FIG. 3 is a diagram illustrating a relation between an optical signal and a transmission band of the WSS node 100 according to the related art. A WDM signal 102 input from the input optical fiber line 101 is assumed to include 6 wavelength signals of channels 1 to 6 (wavelengths λ1 to λ6), and signal spectrum thereof are illustrated in FIG. 3(1). In the example illustrated in FIG. 3, in the WDM signal 102, signals of the channels 3 and 4 are assumed to be split and output to the output optical fiber line 103-1, and optical signals of the channels 5 and 6 are assumed to be split and output to the output optical fiber line 103-2.

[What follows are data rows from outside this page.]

`src/rtl/dehaze_pkg.sv`:
```
// dehaze_pkg
// Shared definitions for the dehaze pipeline stages: pixel width, default
// coordinate counter widths and the frame-tracking state encoding used by
// consumers of the dark-channel stream.
package dehaze_pkg;

  localparam int DATA_W = 8;
  localparam int DEF_XW = 10;
  localparam int DEF_YW = 10;

  typedef enum logic [1:0] {
    IDLE,
    ARMED,
    ACTIVE,
    DONE
  } state_e;

endpackage

```
`src/rtl/stream_pos_counter.sv`:
```
// stream_pos_counter
// Tracks position inside a vsync/href/clken video stream. Registers vsync and
// href to produce frame/line edge strobes, and keeps saturating x/y counters
// giving the coordinate of the pixel presented in the current cycle.
//
// Ports:
//   clk, rst    clock, synchronous active-high reset
//   vsync       frame valid
//   href        line valid
//   clken       pixel strobe
//   clear       restart the counters at (0,0) this cycle (frame start)
//   count_en    advance counters on consumed pixels / line ends
//   rise, fall  vsync edges (current input vs registered copy)
//   href_fall   end of line
//   pix_valid   a pixel is consumed this cycle (vsync & href & clken)
//   x_cur/y_cur coordinate of the pixel presented this cycle
module stream_pos_counter #(
  parameter int XW = 10,
  parameter int YW = 10
) (
  input  logic          clk,
  input  logic          rst,
  input  logic          vsync,
  input  logic          href,
  input  logic          clken,
  input  logic          clear,
  input  logic          count_en,
  output logic          rise,
  output logic          fall,
  output logic          href_fall,
  output logic          pix_valid,
  output logic [XW-1:0] x_cur,
  output logic [YW-1:0] y_cur
);

  logic          vsync_prev_q;
  logic          href_prev_q;
  logic [XW-1:0] x_q, x_d;
  logic [YW-1:0] y_q, y_d;

  // The registered vsync resets high so a frame already running when reset
  // releases never looks like a fresh frame start.
  always_ff @(posedge clk) begin
    if (rst) begin
      vsync_prev_q <= 1'b1;
      href_prev_q  <= 1'b0;
      x_q          <= '0;
      y_q          <= '0;
    end else begin
      vsync_prev_q <= vsync;
      href_prev_q  <= href;
      x_q          <= x_d;
      y_q          <= y_d;
    end
  end

  always_comb begin
    rise      = vsync & ~vsync_prev_q;
    fall      = ~vsync & vsync_prev_q;
    href_fall = ~href & href_prev_q;
    pix_valid = vsync & href & clken;

    // A pixel arriving together with the frame start sits at (0,0).
    x_cur = clear ? '0 : x_q;
    y_cur = clear ? '0 : y_q;

    x_d = x_q;
    y_d = y_q;
    if (clear) begin
      x_d = '0;
      y_d = '0;
      if (pix_valid) begin
        x_d = XW'(1);
      end
    end else if (count_en) begin
      // Counters stick at all-ones instead of wrapping on oversized frames.
      if (pix_valid && (x_q != '1)) begin
        x_d = x_q + XW'(1);
      end
      if (href_fall) begin
        x_d = '0;
        if (y_q != '1) begin
          y_d = y_q + YW'(1);
        end
      end
    end
  end

endmodule

```
`src/rtl/atmo_light_estimator.sv`:
```
// atmo_light_estimator
// Consumes the dark-channel stream and, per frame, finds the brightest dark
// value (atmospheric light A) and the coordinate of its first occurrence.
// The result is published with a one-cycle atmo_valid pulse at frame end and
// held until the next frame completes.
//
// Build option: define ATMO_SMOOTH_EN to low-pass the published value across
// frames as (3*prev + new + 2) >> 2; the first frame after reset is loaded
// unfiltered. Coordinates are always those of the current frame.
//
// Ports:
//   clk, rst     clock, synchronous active-high reset
//   dark_vsync   frame valid
//   dark_href    line valid
//   dark_clken   pixel strobe (pixel consumed when href & clken)
//   dark_value   dark-channel pixel value
//   atmo_valid   one-cycle pulse, result updated
//   atmo_value   estimated atmospheric light A
//   atmo_x/y     0-based coordinate of the maximum
//   busy         a frame is being accumulated
module atmo_light_estimator
  import dehaze_pkg::*;
#(
  parameter int IMG_W = 640,
  parameter int IMG_H = 480,
  parameter int XW    = DEF_XW,
  parameter int YW    = DEF_YW
) (
  input  logic              clk,
  input  logic              rst,
  input  logic              dark_vsync,
  input  logic              dark_href,
  input  logic              dark_clken,
  input  logic [DATA_W-1:0] dark_value,
  output logic              atmo_valid,
  output logic [DATA_W-1:0] atmo_value,
  output logic [XW-1:0]     atmo_x,
  output logic [YW-1:0]     atmo_y,
  output logic              busy
);

  // Oversized frames still work, but coordinates beyond the counter range
  // collapse onto the saturated value.
  if ((IMG_W > (1 << XW)) || (IMG_H > (1 << YW))) begin : g_dim_check
    $warning("atmo_light_estimator: image larger than coordinate counters");
  end

  state_e            state_q, state_d;
  logic [DATA_W-1:0] max_q, max_d;
  logic [XW-1:0]     best_x_q, best_x_d;
  logic [YW-1:0]     best_y_q, best_y_d;
  logic              atmo_valid_q, atmo_valid_d;
  logic [DATA_W-1:0] atmo_value_q, atmo_value_d;
  logic [XW-1:0]     atmo_x_q, atmo_x_d;
  logic [YW-1:0]     atmo_y_q, atmo_y_d;

  logic              rise, fall, href_fall, pix_valid;
  logic              clear, count_en;
  logic [XW-1:0]     x_cur;
  logic [YW-1:0]     y_cur;
  logic [DATA_W-1:0] cand_max;
  logic [XW-1:0]     cand_x;
  logic [YW-1:0]     cand_y;
  logic [DATA_W-1:0] new_value;

  stream_pos_counter #(
    .XW(XW),
    .YW(YW)
  ) u_pos (
    .clk      (clk),
    .rst      (rst),
    .vsync    (dark_vsync),
    .href     (dark_href),
    .clken    (dark_clken),
    .clear    (clear),
    .count_en (count_en),
    .rise     (rise),
    .fall     (fall),
    .href_fall(href_fall),
    .pix_valid(pix_valid),
    .x_cur    (x_cur),
    .y_cur    (y_cur)
  );

  // A frame starts from ARMED, or straight out of DONE when the gap between
  // frames is a single low vsync cycle.
  assign clear    = rise & ((state_q == ARMED) | (state_q == DONE));
  assign count_en = (state_q == ACTIVE);

`ifdef ATMO_SMOOTH_EN
  logic       first_q, first_d;
  logic [9:0] blend_sum;

  always_ff @(posedge clk) begin
    if (rst) begin
      first_q <= 1'b1;
    end else begin
      first_q <= first_d;
    end
  end

  // 3*prev + new + 2 peaks at 1022, so 10 bits never overflow.
  always_comb begin
    blend_sum = {2'b00, atmo_value_q} + {1'b0, atmo_value_q, 1'b0}
              + {2'b00, max_q} + 10'd2;
    new_value = first_q ? max_q : DATA_W'(blend_sum >> 2);
    first_d   = first_q;
    if ((state_q == ACTIVE) && fall) begin
      first_d = 1'b0;
    end
  end
`else
  assign new_value = max_q;
`endif

  always_ff @(posedge clk) begin
    if (rst) begin
      state_q      <= IDLE;
      max_q        <= '0;
      best_x_q     <= '0;
      best_y_q     <= '0;
      atmo_valid_q <= 1'b0;
      atmo_value_q <= '0;
      atmo_x_q     <= '0;
      atmo_y_q     <= '0;
    end else begin
      state_q      <= state_d;
      max_q        <= max_d;
      best_x_q     <= best_x_d;
      best_y_q     <= best_y_d;
      atmo_valid_q <= atmo_valid_d;
      atmo_value_q <= atmo_value_d;
      atmo_x_q     <= atmo_x_d;
      atmo_y_q     <= atmo_y_d;
    end
  end

  always_comb begin
    state_d      = state_q;
    max_d        = max_q;
    best_x_d     = best_x_q;
    best_y_d     = best_y_q;
    atmo_valid_d = 1'b0;
    atmo_value_d = atmo_value_q;
    atmo_x_d     = atmo_x_q;
    atmo_y_d     = atmo_y_q;

    // On the start cycle the comparison runs against a cleared maximum, so a
    // pixel arriving with the rise is the first candidate.
    cand_max = clear ? '0 : max_q;
    cand_x   = clear ? '0 : best_x_q;
    cand_y   = clear ? '0 : best_y_q;

    unique case (state_q)
      IDLE: begin
        if (!dark_vsync) begin
          state_d = ARMED;
        end
      end
      ARMED: begin
        if (rise) begin
          state_d = ACTIVE;
        end
      end
      ACTIVE: begin
        if (fall) begin
          state_d      = DONE;
          atmo_valid_d = 1'b1;
          atmo_value_d = new_value;
          atmo_x_d     = best_x_q;
          atmo_y_d     = best_y_q;
        end
      end
      DONE: begin
        state_d = rise ? ACTIVE : ARMED;
      end
      default: begin
        state_d = IDLE;
      end
    endcase

    // Strict compare keeps the first occurrence on ties.
    if (clear || count_en) begin
      max_d    = cand_max;
      best_x_d = cand_x;
      best_y_d = cand_y;
      if (pix_valid && (dark_value > cand_max)) begin
        max_d    = dark_value;
        best_x_d = x_cur;
        best_y_d = y_cur;
      end
    end
  end

  assign atmo_valid = atmo_valid_q;
  assign atmo_value = atmo_value_q;
  assign atmo_x     = atmo_x_q;
  assign atmo_y     = atmo_y_q;
  assign busy       = (state_q == ACTIVE);

endmodule
```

The WSS of the related art is configured with a liquid crystal MEMS switch, a spatial diffraction grating, and the like, and has a function of changing transmittance to each output fiber with wavelength spacing corresponding to a wavelength grid using a border (a grid border) of a wavelength grid as a border line. In this regard, for the output optical fiber line 103-1, a transmission band is set as illustrated in FIG. 3(2) so that input light transmits in the grids (corresponding to bands B4 and B5) of the wavelengths λ3 and λ4. As a result, the wavelength channels 3 and 4 can be output to the output optical fiber line 103-1 as an output WDM signal 104-1 as illustrated in FIG. 3(3).

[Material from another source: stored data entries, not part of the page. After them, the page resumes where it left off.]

$ cat src/rtl/ps2_kbd_rx_pkg.sv
// Shared PS/2 definitions: prefix byte values, receive FSM encoding, parity helper.
package ps2_kbd_rx_pkg;

  localparam logic [7:0] PS2_EXT = 8'hE0;
  localparam logic [7:0] PS2_BRK = 8'hF0;

  typedef enum logic [1:0] {
    ST_IDLE   = 2'd0,
    ST_DATA   = 2'd1,
    ST_PARITY = 2'd2,
    ST_STOP   = 2'd3
  } ps2_state_e;

  // Odd parity holds when byte plus parity bit carry an odd number of ones.
  function automatic logic odd_parity_ok(input logic [7:0] data, input logic par);
    return ^{data, par};
  endfunction

endpackage

$ cat src/rtl/ps2_line_filter.sv
// Two-flop synchroniser followed by a stability filter; idles high.
module ps2_line_filter
  import ps2_kbd_rx_pkg::*;
#(
  parameter int unsigned C_FILTER_LEN = 8
) (
  input  logic clk,
  input  logic reset,
  input  logic line_i,
  output logic line_o
);

  localparam int unsigned CNT_W = $clog2(C_FILTER_LEN);
  localparam logic [CNT_W-1:0] CNT_LAST = CNT_W'(C_FILTER_LEN - 1);

  logic [1:0]       sync_q;
  logic             filt_q, filt_d;
  logic [CNT_W-1:0] cnt_q, cnt_d;

  // Count consecutive synced samples that disagree with the filtered value.
  always_comb begin
    filt_d = filt_q;
    cnt_d  = '0;
    if (sync_q[1] != filt_q) begin
      if (cnt_q == CNT_LAST) begin
        filt_d = sync_q[1];
      end else begin
        cnt_d = cnt_q + CNT_W'(1);
      end
    end
  end

  // Synchroniser, filter output and run counter.
  always_ff @(posedge clk or posedge reset) begin
    if (reset) begin
      sync_q <= 2'b11;
      filt_q <= 1'b1;
      cnt_q  <= '0;
    end else begin
      sync_q <= {sync_q[0], line_i};
      filt_q <= filt_d;
      cnt_q  <= cnt_d;
    end
  end

  assign line_o = filt_q;

endmodule

$ cat src/rtl/ps2_kbd_rx.sv
// PS/2 keyboard receiver: deframes device-to-host bytes and folds E0/F0 prefixes into flags.
module ps2_kbd_rx
  import ps2_kbd_rx_pkg::*;
#(
  parameter int unsigned C_FILTER_LEN = 8,
  parameter int unsigned C_TIMEOUT    = 80000
) (
  input  logic       clk,
  input  logic       reset,
  input  logic       ps2clk_i,
  input  logic       ps2data_i,
  output logic [7:0] code,
  output logic       code_valid,
  output logic       extended,
  output logic       released,
  output logic [7:0] last_code,
  output logic       err_parity,
  output logic       err_frame
);

  localparam int unsigned TO_W = $clog2(C_TIMEOUT);
  // Counter holds clks elapsed since the last fall event; the abort strobe
  // lands in the cycle the elapsed count reaches C_TIMEOUT-1.
  localparam logic [TO_W-1:0] TO_LAST = TO_W'(C_TIMEOUT - 2);

  logic ps2clk_f, ps2data_f;
  logic clk_prev_q;
  logic fall_c;
  logic par_ok_c;

  ps2_state_e      state_q, state_d;
  logic [2:0]      bitcnt_q, bitcnt_d;
  logic [7:0]      shift_q, shift_d;
  logic            par_q, par_d;
  logic [TO_W-1:0] to_q, to_d;

  logic [7:0] code_q, code_d;
  logic       code_valid_q, code_valid_d;
  logic       extended_q, extended_d;
  logic       released_q, released_d;
  logic [7:0] last_code_q, last_code_d;
  logic       err_parity_q, err_parity_d;
  logic       err_frame_q, err_frame_d;
  logic       ext_pend_q, ext_pend_d;
  logic       brk_pend_q, brk_pend_d;

  ps2_line_filter #(.C_FILTER_LEN(C_FILTER_LEN)) u_clk_filt (
    .clk    (clk),
    .reset  (reset),
    .line_i (ps2clk_i),
    .line_o (ps2clk_f)
  );

  ps2_line_filter #(.C_FILTER_LEN(C_FILTER_LEN)) u_data_filt (
    .clk    (clk),
    .reset  (reset),
    .line_i (ps2data_i),
    .line_o (ps2data_f)
  );

  assign fall_c   = clk_prev_q & ~ps2clk_f;
  assign par_ok_c = odd_parity_ok(shift_q, par_q);

  // Frame FSM, timeout, prefix folding and output strobes.
  always_comb begin
    state_d      = state_q;
    bitcnt_d     = bitcnt_q;
    shift_d      = shift_q;
    par_d        = par_q;
    to_d         = to_q;
    code_d       = code_q;
    code_valid_d = 1'b0;
    extended_d   = extended_q;
    released_d   = released_q;
    last_code_d  = last_code_q;
    err_parity_d = 1'b0;
    err_frame_d  = 1'b0;
    ext_pend_d   = ext_pend_q;
    brk_pend_d   = brk_pend_q;

    case (state_q)
      ST_IDLE: begin
        to_d = '0;
        if (fall_c && !ps2data_f) begin
          state_d  = ST_DATA;
          bitcnt_d = 3'd0;
          to_d     = TO_W'(1);
        end
      end
      ST_DATA: begin
        if (fall_c) begin
          shift_d  = {ps2data_f, shift_q[7:1]};
          bitcnt_d = bitcnt_q + 3'd1;
          to_d     = TO_W'(1);
          if (bitcnt_q == 3'd7) begin
            state_d = ST_PARITY;
          end
        end
      end
      ST_PARITY: begin
        if (fall_c) begin
          par_d   = ps2data_f;
          state_d = ST_STOP;
          to_d    = TO_W'(1);
        end
      end
      ST_STOP: begin
        if (fall_c) begin
          state_d = ST_IDLE;
          to_d    = '0;
          if (!par_ok_c || !ps2data_f) begin
            err_parity_d = ~par_ok_c;
            err_frame_d  = ~ps2data_f;
            ext_pend_d   = 1'b0;
            brk_pend_d   = 1'b0;
          end else if (shift_q == PS2_EXT) begin
            ext_pend_d = 1'b1;
          end else if (shift_q == PS2_BRK) begin
            brk_pend_d = 1'b1;
          end else begin
            code_d       = shift_q;
            extended_d   = ext_pend_q;
            released_d   = brk_pend_q;
            code_valid_d = 1'b1;
            ext_pend_d   = 1'b0;
            brk_pend_d   = 1'b0;
            if (!brk_pend_q) begin
              last_code_d = shift_q;
            end
          end
        end
      end
      default: begin
        state_d = ST_IDLE;
        to_d    = '0;
      end
    endcase

    // A fall event in the same cycle always takes precedence over the abort.
    if (state_q != ST_IDLE && !fall_c) begin
      if (to_q == TO_LAST) begin
        state_d     = ST_IDLE;
        to_d        = '0;
        err_frame_d = 1'b1;
        ext_pend_d  = 1'b0;
        brk_pend_d  = 1'b0;
      end else begin
        to_d = to_q + TO_W'(1);
      end
    end
  end

  // State and output registers.
  always_ff @(posedge clk or posedge reset) begin
    if (reset) begin
      clk_prev_q   <= 1'b1;
      state_q      <= ST_IDLE;
      bitcnt_q     <= 3'd0;
      shift_q      <= 8'd0;
      par_q        <= 1'b0;
      to_q         <= '0;
      code_q       <= 8'd0;
      code_valid_q <= 1'b0;
      extended_q   <= 1'b0;
      released_q   <= 1'b0;
      last_code_q  <= 8'd0;
      err_parity_q <= 1'b0;
      err_frame_q  <= 1'b0;
      ext_pend_q   <= 1'b0;
      brk_pend_q   <= 1'b0;
    end else begin
      clk_prev_q   <= ps2clk_f;
      state_q      <= state_d;
      bitcnt_q     <= bitcnt_d;
      shift_q      <= shift_d;
      par_q        <= par_d;
      to_q         <= to_d;
      code_q       <= code_d;
      code_valid_q <= code_valid_d;
      extended_q   <= extended_d;
      released_q   <= released_d;
      last_code_q  <= last_code_d;
      err_parity_q <= err_parity_d;
      err_frame_q  <= err_frame_d;
      ext_pend_q   <= ext_pend_d;
      brk_pend_q   <= brk_pend_d;
    end
  end

  assign code       = code_q;
  assign code_valid = code_valid_q;
  assign extended   = extended_q;
  assign released   = released_q;
  assign last_code  = last_code_q;
  assign err_parity = err_parity_q;
  assign err_frame  = err_frame_q;

endmodule

$ cat config.mk
export PLATFORM = sky130hd
export DESIGN_NAME = ps2_kbd_rx
export DESIGN_NICKNAME = d
export VERILOG_FILES = /design/src/rtl/ps2_kbd_rx_pkg.sv /design/src/rtl/ps2_line_filter.sv /design/src/rtl/ps2_kbd_rx.sv
export SDC_FILE = /design/constraint.sdc
export NUM_CORES = 1
export LEC_CHECK = 0
export BUFFER_PORTS_ARGS = -buffer_cell sky130_fd_sc_hd__buf_2
export CORE_UTILIZATION = 25
export CTS_CLUSTER_SIZE = 10
export DETAILED_ROUTE_END_ITERATION = 8
export GPL_ROUTABILITY_DRIVEN = 0
export SLEW_MARGIN = 20
export SYNTH_ARGS = -nofsm -noshare
export SYNTH_HDL_FRONTEND = slang
export SYNTH_SLANG_ARGS = --single-unit
$ cat constraint.sdc
create_clock -name clk -period 2.1 [get_ports clk]
set_clock_uncertainty 0.15 [all_clocks]
set_input_delay 0.315 -clock clk [delete_from_list [all_inputs] [get_ports clk]]
set_output_delay 0.315 -clock clk [all_outputs]
set_load 0.005 [all_outputs]
==> results.sh <==
export IMPL_period_share_pct=102
export IMPL_timing_hold_ws_ns=0.204
export IMPL_required_ns=2.15
export IMPL_wirelength_mm=6.51
export IMPL_grt_overflow=0
export IMPL_yosys_top_cells_area="dfrtp_1, mux2_2, dfstp_2"
export IMPL_final_util_pct=36.0
export IMPL_start_util_pct=26.0
export IMPL_status="finished, violations left"
export IMPL_worst_slew_pin_slew_ns=0.596
export IMPL_cts_root_buf="clkbuf_16"
export IMPL_synthCells=269
export IMPL_cap_violations=0
export IMPL_io_buffers=24
export IMPL_crit_arrival_ns=2.19
export IMPL_drc=0
export IMPL_synth_seq_cells=67
export IMPL_syn_nets=285
export IMPL_mostFrequentLayoutCells="dfrtp_1, buf_4, buf_2"
export IMPL_die_area_um2=13100
export IMPL_path_class="reg2reg"
export IMPL_max_slew_margin_rel_pct=60.2
export IMPL_max_freq_mhz=467
export IMPL_startpoint="shift_q[1]"
export IMPL_fin_ws_ns=-0.0427
export IMPL_grt_pass1_vias=2405
export IMPL_cts_tree="done"
export IMPL_vias=2340
export IMPL_synth_edf_count=0
export IMPL_first_pass_iters=6
export IMPL_synth_seq_area_share_pct=53.1
export IMPL_rows=40
export IMPL_rrSetupSlack_ns=-0.04
export IMPL_wl_per_cell_um=12.3
export IMPL_dpl_worst_slack_ns=-0.155
export IMPL_violations="setup timing"
export IMPL_die_h_um=115
export IMPL_hold_end="u_clk_filt.sync_q[1]"
export IMPL_layout_drive_gt1_share_pct=42.1
export IMPL_grt_max_degree=43
export IMPL_antenna_left=0
export IMPL_synth_area_um2=3170
export IMPL_reg2reg_from="shift_q[1]"
export IMPL_reg2reg_depth=6
export IMPL_p_leak_nw=2.18
export IMPL_synthArstFlopShare_pct=100
export IMPL_clock_latency_ns=0.32
export IMPL_synth_top_area_share_pct=47.3
export IMPL_io_pins=25
export IMPL_holdPathStages=0
export IMPL_ys_flop_type="dfrtp_1"
export IMPL_ys_warn_count=0
export IMPL_busiest_layer="met2"
export IMPL_routed_via_density=4.42
export IMPL_path_max_fanout=4
export IMPL_antenna_cells=0
export IMPL_rsz0062_at_grt="yes"
export IMPL_cp_start_kind="flip-flop"
export IMPL_core_um2=12200
export IMPL_met3_usage_pct=3.71
export IMPL_fp_dieW_um=115
export IMPL_clock_sinks=67
export IMPL_grt_pass1_wl_mm=11.4
export IMPL_powerDensity_nw_per_um2=911
export IMPL_end_kind="flip-flop"
export IMPL_cts_clk_slew_worst_paths_ns=0.05
export IMPL_dp_hpwl_mm=4.57
export IMPL_final_hold_violation_count=0
export IMPL_slew_viol_final=0
export IMPL_synth_top_cell_by_area="dfrtp_1"
export IMPL_cts_path_max_buffers=2
export IMPL_r2r_end="last_code[4]"
export IMPL_setup_violations=9
export IMPL_min_period_ns=2.14
export IMPL_hold_start="u_clk_filt.sync_q[0]"
export IMPL_layout_commonest_cell="dfrtp_1"
export IMPL_h_tree_depth=3
export IMPL_worstHoldPathType="reg2reg"
export IMPL_drtIter0Drc=65
export IMPL_grtUsageMet1_pct=14.0
export IMPL_grt_use_total_pct=11.2
export IMPL_nets=372
export IMPL_area_growth_pct=38.5
export IMPL_yosysUniqueCellTypes=47
export IMPL_met2_usage_pct=17.9
export IMPL_cts_made_buffers=9
export IMPL_ir_worst_vdd_v=0.000346
export IMPL_antenna_found_initial=0
export IMPL_syn_area_per_cell_um2=11.8
-- where the power goes --
group          switching (mW)  leakage (nW)  internal [mW]
sequential             0.0558         0.904           1.42
clock                   0.521         0.159           1.10
combinational           0.462          1.11          0.445
-- stage by stage --
stage	area, um^2	total power [mW]	instances	TNS, ns
finish	4400	4.00	529	-0.338
global route	4400	4.23	529	-2.01
CTS	4290	4.02	525	-0.144
detailed placement	3860	2.34	503	-2.08
global placement	3860	2.32	503	-0.571
floorplan	3180	1.96	269	-0.219
-- critical path: stages, from the launching register on --
cell      delay (ns)
dfrtp_1         0.43
xor3_1          0.41
a211oi_2        0.23
mux2i_2         0.11
or2_1           0.26
buf_6           0.15
mux2_4          0.29
-- metal layers --
| metal | up-vias | routed length, um |
|---|---|---|
| li1 | 1140 | - |
| met1 | 1150 | 3210 |
| met2 | 42 | 3020 |
| met3 | 8 | 205 |
| met4 | 0 | 84 |
| met5 | - | 0 |
-- logic make-up after synthesis --
group | synth area share [%]
xor gates and xnor gates | 4.38
buffers and inverters | 2.76
adders and majority gates | 4.73
and+or+nand+nor | 12.6
AOI/OAI and AO/OA | 10.4
muxes | 12.0
DFF | 53.1
-- state kept, by name, indices dropped and copies added, names as in the netlist, 2 cells and up --
signal	cells
code	8
to_q	17
u_clk_filt.sync_q	2
bitcnt_q	3
last_code	8
u_data_filt.sync_q	2
shift_q	8
u_clk_filt.cnt_q	3
u_data_filt.cnt_q	3
state_q	2
-- Yosys cell counts (3+ instances only) --
cell type	number
dfrtp_1	60
mux2_2	21
nand2_1	20
nor2_1	16
o21ai_0	16
ha_1	12
a21oi_1	10
inv_1	10
a31oi_1	8
mux2_4	8
dfstp_2	7
nand3_1	6
nand4_1	6
a21o_1	5
xnor2_1	5
buf_2	4
and2_1	3
clkbuf_1	3
nand2b_1	3
nor3_1	3
nor4_1	3
or3_1	3
xor2_1	3
-- worst max path at each step --
stage                   end  slack (ns)  cells past startpoint
6_report       last_code[4]       -0.04                      6
5_1_grt             to_q[0]       -0.12                      8
4_1_cts        last_code[7]       -0.02                      6
3_5_place_dp        to_q[3]       -0.15                      8
3_3_place_gp        to_q[3]       -0.07                      8
2_1_floorplan  last_code[0]       -0.03                      6
-- what timing repair did --
| action | in CTS | in global routing |
|---|---|---|
| resized for setup | 9 | 21 |
| setup buffers | 3 | 4 |
| cloned | 0 | 0 |
| hold endpoints to repair | 20 | 0 |
| pin swaps | 6 | 1 |
| hold buffers | 3 | 0 |
| setup endpoints to repair | 26 | 37 |
-- final cells by class --
cell class / count / area (um^2)
flip-flops and latches: 67 / 1690
multi-input cells: 183 / 1500
clock inverters: 4 / 72.6
fillers: 1225 / 7820
inverters: 10 / 41.3
repair buffers: 85 / 629
clock buffers: 12 / 256
well taps: 168 / 210
Note: power is estimated with default switching activity, not from simulation.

Similarly, for the output optical fiber line 103-2, a transmittance is set as illustrated in FIG. 3(4) so that input light transmits in the grids of the wavelengths λ5 and λ6. As a result, the wavelength channels 5 and 6 can be output to the output optical fiber line 103-2 as an output WDM signal 104-2.
An effect of splitting the channel 4 and the channel 5 which are channels adjacent to each other is obtained by an action between steeply inclined portions (shoulder portions) of transmittance (FIG. 3(2)) for transmitting the channel 4 and transmittance (FIG. 3(4)) for transmitting the channel 5. Thus, in order to properly splitting a wavelength, the inclined portion of the transmittance needs to exactly overlap the grid border.
FIG. 3(6) illustrates a state in which the transmittance of FIG. 3(2) and the transmittance of and FIG. 3(3) are displayed to overlap. V4 represents a width of transmittance to the output optical fiber line 103-1 from the center wavelength (λ4) of the wavelength channel 4 which is measured at the wavelength channel 5 side. V5 represents the width of transmittance to the output optical fiber line 103-2 from the center wavelength (λ5) of the wavelength channel 5 which is measured at the wavelength channel 4 side. A measurement target is a range of a portion (loss of about 0.5 to 1 dB) in which a characteristic shape of a transmission band is almost flat.
In FIG. 3(6), each of the two transmittances has an inclined portion between both channels, and a sum of V4 and V5 is smaller than channel spacing (λ5−λ4) between both channels. Thus, in the WSS of the related art, the flat portions (the ranges of V4 and V5 indicated by arrows) of the transmission bands of the optical signals of the adjacent channels do not overlap.